Improved & easier deployment
Most of our customers prefer to run their own installation of our platform in their secure IT environments. And we get why - your production data is highly sensitive and you rather not have it leave your controlled systems. And synthetic data helps to alleviate exactly this concern after all by giving you a privacy-safe alternative to your production data that can be worked with much more flexibility.
Our platform gets deployed either via Kubernetes or OpenShift. And while these are standard infrastructure tools in most organizations today there are some specific and individual configurations that sometimes could cause issues in the past. And that’s why we made it faster and simpler than ever before to install our platform by providing:
- Simplified Helm Charts
- More flexible options when it comes to required storage classes
- An improved memory management for more robust platform operation
- A new, centralized logging for easier maintenance and issue remediation
Bonus
If you’re still reading - thank you, I know this was a lot! But you can probably tell how excited we are about all these changes and improvements. And this blog post didn’t even cover everything. The interested reader will find the complete list of changes in our User Documentation here.

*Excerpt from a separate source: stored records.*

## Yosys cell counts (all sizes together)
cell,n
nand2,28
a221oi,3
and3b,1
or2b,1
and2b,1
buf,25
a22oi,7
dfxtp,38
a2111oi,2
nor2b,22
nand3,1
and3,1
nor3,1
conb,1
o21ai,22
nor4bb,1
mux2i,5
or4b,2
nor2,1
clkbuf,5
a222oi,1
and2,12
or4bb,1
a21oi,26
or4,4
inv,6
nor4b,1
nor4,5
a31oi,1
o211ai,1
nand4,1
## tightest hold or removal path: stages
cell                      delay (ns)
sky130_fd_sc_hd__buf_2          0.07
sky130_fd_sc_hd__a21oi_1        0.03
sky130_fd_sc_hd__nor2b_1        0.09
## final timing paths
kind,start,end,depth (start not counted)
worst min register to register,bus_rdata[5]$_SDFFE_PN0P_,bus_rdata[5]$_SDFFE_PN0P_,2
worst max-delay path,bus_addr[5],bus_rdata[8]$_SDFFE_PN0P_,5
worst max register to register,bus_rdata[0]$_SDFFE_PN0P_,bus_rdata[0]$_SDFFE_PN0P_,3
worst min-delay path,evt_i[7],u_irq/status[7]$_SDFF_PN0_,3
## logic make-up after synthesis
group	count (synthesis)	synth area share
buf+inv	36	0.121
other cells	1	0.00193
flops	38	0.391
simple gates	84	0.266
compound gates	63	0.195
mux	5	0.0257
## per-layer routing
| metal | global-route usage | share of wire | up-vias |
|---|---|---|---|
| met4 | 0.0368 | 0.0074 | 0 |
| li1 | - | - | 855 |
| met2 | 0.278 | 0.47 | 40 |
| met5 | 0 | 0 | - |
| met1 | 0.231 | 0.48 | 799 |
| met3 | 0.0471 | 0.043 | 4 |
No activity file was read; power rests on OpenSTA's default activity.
`config.mk`:
```
export PLATFORM = sky130hd
export DESIGN_NAME = lookup_slot_seq
export DESIGN_NICKNAME = d
export VERILOG_FILES = /design/src/rtl/lkseq_pkg.sv /design/src/rtl/slot_timer.sv /design/src/rtl/lookup_engine.sv /design/src/rtl/share_monitor.sv /design/src/rtl/lookup_slot_seq.sv
export SDC_FILE = /design/constraint.sdc
export NUM_CORES = 1
export LEC_CHECK = 0
export ABC_CLOCK_PERIOD_IN_PS = 1620
export BUFFER_PORTS_ARGS = -buffer_cell sky130_fd_sc_hd__buf_2
export CAP_MARGIN = 20
export CORE_MARGIN = 2
export CORE_UTILIZATION = 40
export DETAILED_ROUTE_END_ITERATION = 10
export PLACE_DENSITY = 0.78
export REMOVE_ABC_BUFFERS = 1
export SYNTH_ARGS = -nofsm -noshare
export SYNTH_HDL_FRONTEND = slang
export SYNTH_HIERARCHICAL = 1
export SYNTH_SLANG_ARGS = --single-unit
export TNS_END_PERCENT = 30
```
`constraint.sdc`:
```
create_clock -name clk -period 1.62 [get_ports clk]
set_input_delay 0.162 -clock clk [delete_from_list [all_inputs] [get_ports clk]]
set_output_delay 0.162 -clock clk [all_outputs]
set_load 0.01 [all_outputs]
```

However, there is one cool feature that I still want to mention: Excel. Who doesn’t love Excel? Or Pivot Tables? Of course it was always possible to inspect and work with our synthetic data in Excel, but you had to take the extra step of importing a CSV file. With v200 that step won’t be necessary anymore. You can now download synthetic datasets not only as CSV and PARQUET files but also straight as an XLSX file. The Excel file will contain up to 10,000 samples of your synthetic data and is already neatly pre-formatted so that you can sort and filter your data right away, or create a Pivot Table with just a few clicks.

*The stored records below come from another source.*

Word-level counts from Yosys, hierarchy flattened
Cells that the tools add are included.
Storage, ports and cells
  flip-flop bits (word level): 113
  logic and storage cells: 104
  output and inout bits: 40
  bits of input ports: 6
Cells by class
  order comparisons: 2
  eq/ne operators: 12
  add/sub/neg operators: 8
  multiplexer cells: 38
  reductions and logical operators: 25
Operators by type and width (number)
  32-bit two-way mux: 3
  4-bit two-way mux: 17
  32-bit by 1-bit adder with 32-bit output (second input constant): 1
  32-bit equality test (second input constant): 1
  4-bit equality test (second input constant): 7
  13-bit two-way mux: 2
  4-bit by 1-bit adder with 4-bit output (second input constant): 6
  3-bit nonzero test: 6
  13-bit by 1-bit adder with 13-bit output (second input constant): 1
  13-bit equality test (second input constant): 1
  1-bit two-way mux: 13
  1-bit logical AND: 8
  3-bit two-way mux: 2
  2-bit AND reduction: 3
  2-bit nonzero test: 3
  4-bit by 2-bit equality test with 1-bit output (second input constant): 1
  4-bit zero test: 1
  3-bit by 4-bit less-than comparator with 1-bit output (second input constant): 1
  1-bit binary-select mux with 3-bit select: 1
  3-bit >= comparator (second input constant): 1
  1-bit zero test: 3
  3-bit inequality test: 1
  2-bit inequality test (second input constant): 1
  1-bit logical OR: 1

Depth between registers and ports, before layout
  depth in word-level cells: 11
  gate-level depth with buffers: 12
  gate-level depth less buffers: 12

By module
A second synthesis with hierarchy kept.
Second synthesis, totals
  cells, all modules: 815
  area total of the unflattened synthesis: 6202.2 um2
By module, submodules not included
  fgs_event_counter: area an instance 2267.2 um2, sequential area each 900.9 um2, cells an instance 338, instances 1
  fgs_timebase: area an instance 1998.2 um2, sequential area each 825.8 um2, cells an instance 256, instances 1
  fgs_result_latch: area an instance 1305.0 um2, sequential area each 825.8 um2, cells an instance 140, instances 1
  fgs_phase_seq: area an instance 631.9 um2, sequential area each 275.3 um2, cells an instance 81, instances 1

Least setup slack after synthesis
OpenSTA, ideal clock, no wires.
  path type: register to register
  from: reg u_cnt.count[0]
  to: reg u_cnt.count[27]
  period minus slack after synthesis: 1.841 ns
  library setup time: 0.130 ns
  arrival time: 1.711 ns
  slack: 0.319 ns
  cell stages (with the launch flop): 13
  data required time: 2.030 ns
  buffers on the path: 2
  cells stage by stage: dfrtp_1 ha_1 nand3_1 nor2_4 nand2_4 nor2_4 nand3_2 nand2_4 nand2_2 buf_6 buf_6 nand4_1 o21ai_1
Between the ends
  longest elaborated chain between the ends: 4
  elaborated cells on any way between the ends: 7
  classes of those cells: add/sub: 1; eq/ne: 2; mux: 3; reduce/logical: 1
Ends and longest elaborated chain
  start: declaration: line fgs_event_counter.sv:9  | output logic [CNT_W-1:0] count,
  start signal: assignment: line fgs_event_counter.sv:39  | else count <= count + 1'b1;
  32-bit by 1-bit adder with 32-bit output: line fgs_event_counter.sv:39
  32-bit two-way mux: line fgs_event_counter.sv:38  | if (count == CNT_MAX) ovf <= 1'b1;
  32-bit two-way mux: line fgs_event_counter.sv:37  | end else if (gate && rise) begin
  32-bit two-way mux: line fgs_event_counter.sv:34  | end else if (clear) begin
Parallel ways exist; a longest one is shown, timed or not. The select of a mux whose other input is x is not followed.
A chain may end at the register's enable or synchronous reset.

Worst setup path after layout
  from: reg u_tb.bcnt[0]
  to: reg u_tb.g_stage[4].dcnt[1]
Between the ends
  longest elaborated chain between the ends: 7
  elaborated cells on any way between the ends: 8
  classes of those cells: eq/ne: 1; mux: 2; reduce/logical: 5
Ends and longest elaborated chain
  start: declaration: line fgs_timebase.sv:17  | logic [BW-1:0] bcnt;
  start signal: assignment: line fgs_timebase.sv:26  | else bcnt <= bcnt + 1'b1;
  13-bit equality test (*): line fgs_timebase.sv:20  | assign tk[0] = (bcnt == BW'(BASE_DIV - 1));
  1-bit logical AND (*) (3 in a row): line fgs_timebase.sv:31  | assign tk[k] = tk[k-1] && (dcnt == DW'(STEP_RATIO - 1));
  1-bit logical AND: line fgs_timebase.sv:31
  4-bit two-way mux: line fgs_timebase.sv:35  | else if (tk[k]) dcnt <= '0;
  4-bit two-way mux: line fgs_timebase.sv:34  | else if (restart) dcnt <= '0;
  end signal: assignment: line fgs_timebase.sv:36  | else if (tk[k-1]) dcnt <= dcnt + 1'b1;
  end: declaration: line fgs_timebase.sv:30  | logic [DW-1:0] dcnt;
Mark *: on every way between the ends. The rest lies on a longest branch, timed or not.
==> src/rtl/uart_ready_pkg.sv <==
package uart_ready_pkg;

    typedef enum logic [1:0] {
        MODE_HOLD  = 2'd0,
        MODE_CHAR  = 2'd1,
        MODE_BLOCK = 2'd2
    } rdy_mode_e;

    typedef enum logic {
        RXL_IDLE  = 1'b0,
        RXL_ARMED = 1'b1
    } rx_latch_e;

    // Trigger level in bytes: quarter steps of the depth, the top code
    // sitting one eighth below full.
    function automatic int unsigned trig_bytes(input logic [1:0] sel,
                                               input int unsigned depth);
        int unsigned lvl;
        if (sel == 2'd3) lvl = depth - depth / 8;
        else             lvl = (depth / 4) * (int'(sel) + 1);
        return lvl;
    endfunction

endpackage

==> src/rtl/ready_fill_tracker.sv <==
module ready_fill_tracker #(
    parameter int unsigned DEPTH = 32,
    localparam int unsigned CW   = $clog2(DEPTH + 1)
) (
    input  logic          clk,
    input  logic          rst,
    input  logic          clear,
    input  logic          hold_only,
    input  logic          push,
    input  logic          pop,
    output logic [CW-1:0] cnt_q,
    output logic [CW-1:0] cnt_nxt
);

    logic [CW-1:0] cap;
    logic          has_room;
    logic          has_data;

    assign cap      = hold_only ? CW'(1) : CW'(DEPTH);
    assign has_room = (cnt_q < cap);
    assign has_data = (cnt_q != '0);

    always_comb begin
        cnt_nxt = cnt_q;
        if (clear) begin
            cnt_nxt = '0;
        end else if (push && pop) begin
            cnt_nxt = cnt_q;
        end else if (push && has_room) begin
            cnt_nxt = cnt_q + CW'(1);
        end else if (pop && has_data) begin
            cnt_nxt = cnt_q - CW'(1);
        end
    end

    always_ff @(posedge clk) begin
        if (rst) cnt_q <= '0;
        else     cnt_q <= cnt_nxt;
    end

endmodule

==> src/rtl/rx_latch_fsm.sv <==
module rx_latch_fsm
    import uart_ready_pkg::*;
#(
    parameter int unsigned CW = 6
) (
    input  logic          clk,
    input  logic          rst,
    input  logic          blk_act_nxt,
    input  logic [CW-1:0] cnt_nxt,
    input  logic [CW-1:0] trig_lvl,
    input  logic          timeout,
    output logic          armed
);

    rx_latch_e state_q;
    rx_latch_e state_d;
    logic      nonempty;

    assign nonempty = (cnt_nxt != '0);

    always_ff @(posedge clk) begin
        if (rst) state_q <= RXL_IDLE;
        else     state_q <= state_d;
    end

    always_comb begin
        state_d = state_q;
        unique case (state_q)
            RXL_IDLE: begin
                if (blk_act_nxt && nonempty && ((cnt_nxt >= trig_lvl) || timeout))
                    state_d = RXL_ARMED;
            end
            RXL_ARMED: begin
                if (!blk_act_nxt || !nonempty)
                    state_d = RXL_IDLE;
            end
            default: state_d = RXL_IDLE;
        endcase
    end

    always_comb begin
        armed = (state_q == RXL_ARMED);
    end

endmodule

We’d love to hear from you
As always we would love to hear from you! Tell us what you love about v200, but also tell us what you don’t like as much. And certainly please let us know of any additional improvements and changes you would like to see in the future. You can contact us here.
Although this is a major upgrade to our platform this is really only the beginning. There are many more cool things we’re working on already. Expect to see many more exciting news in the next coming months!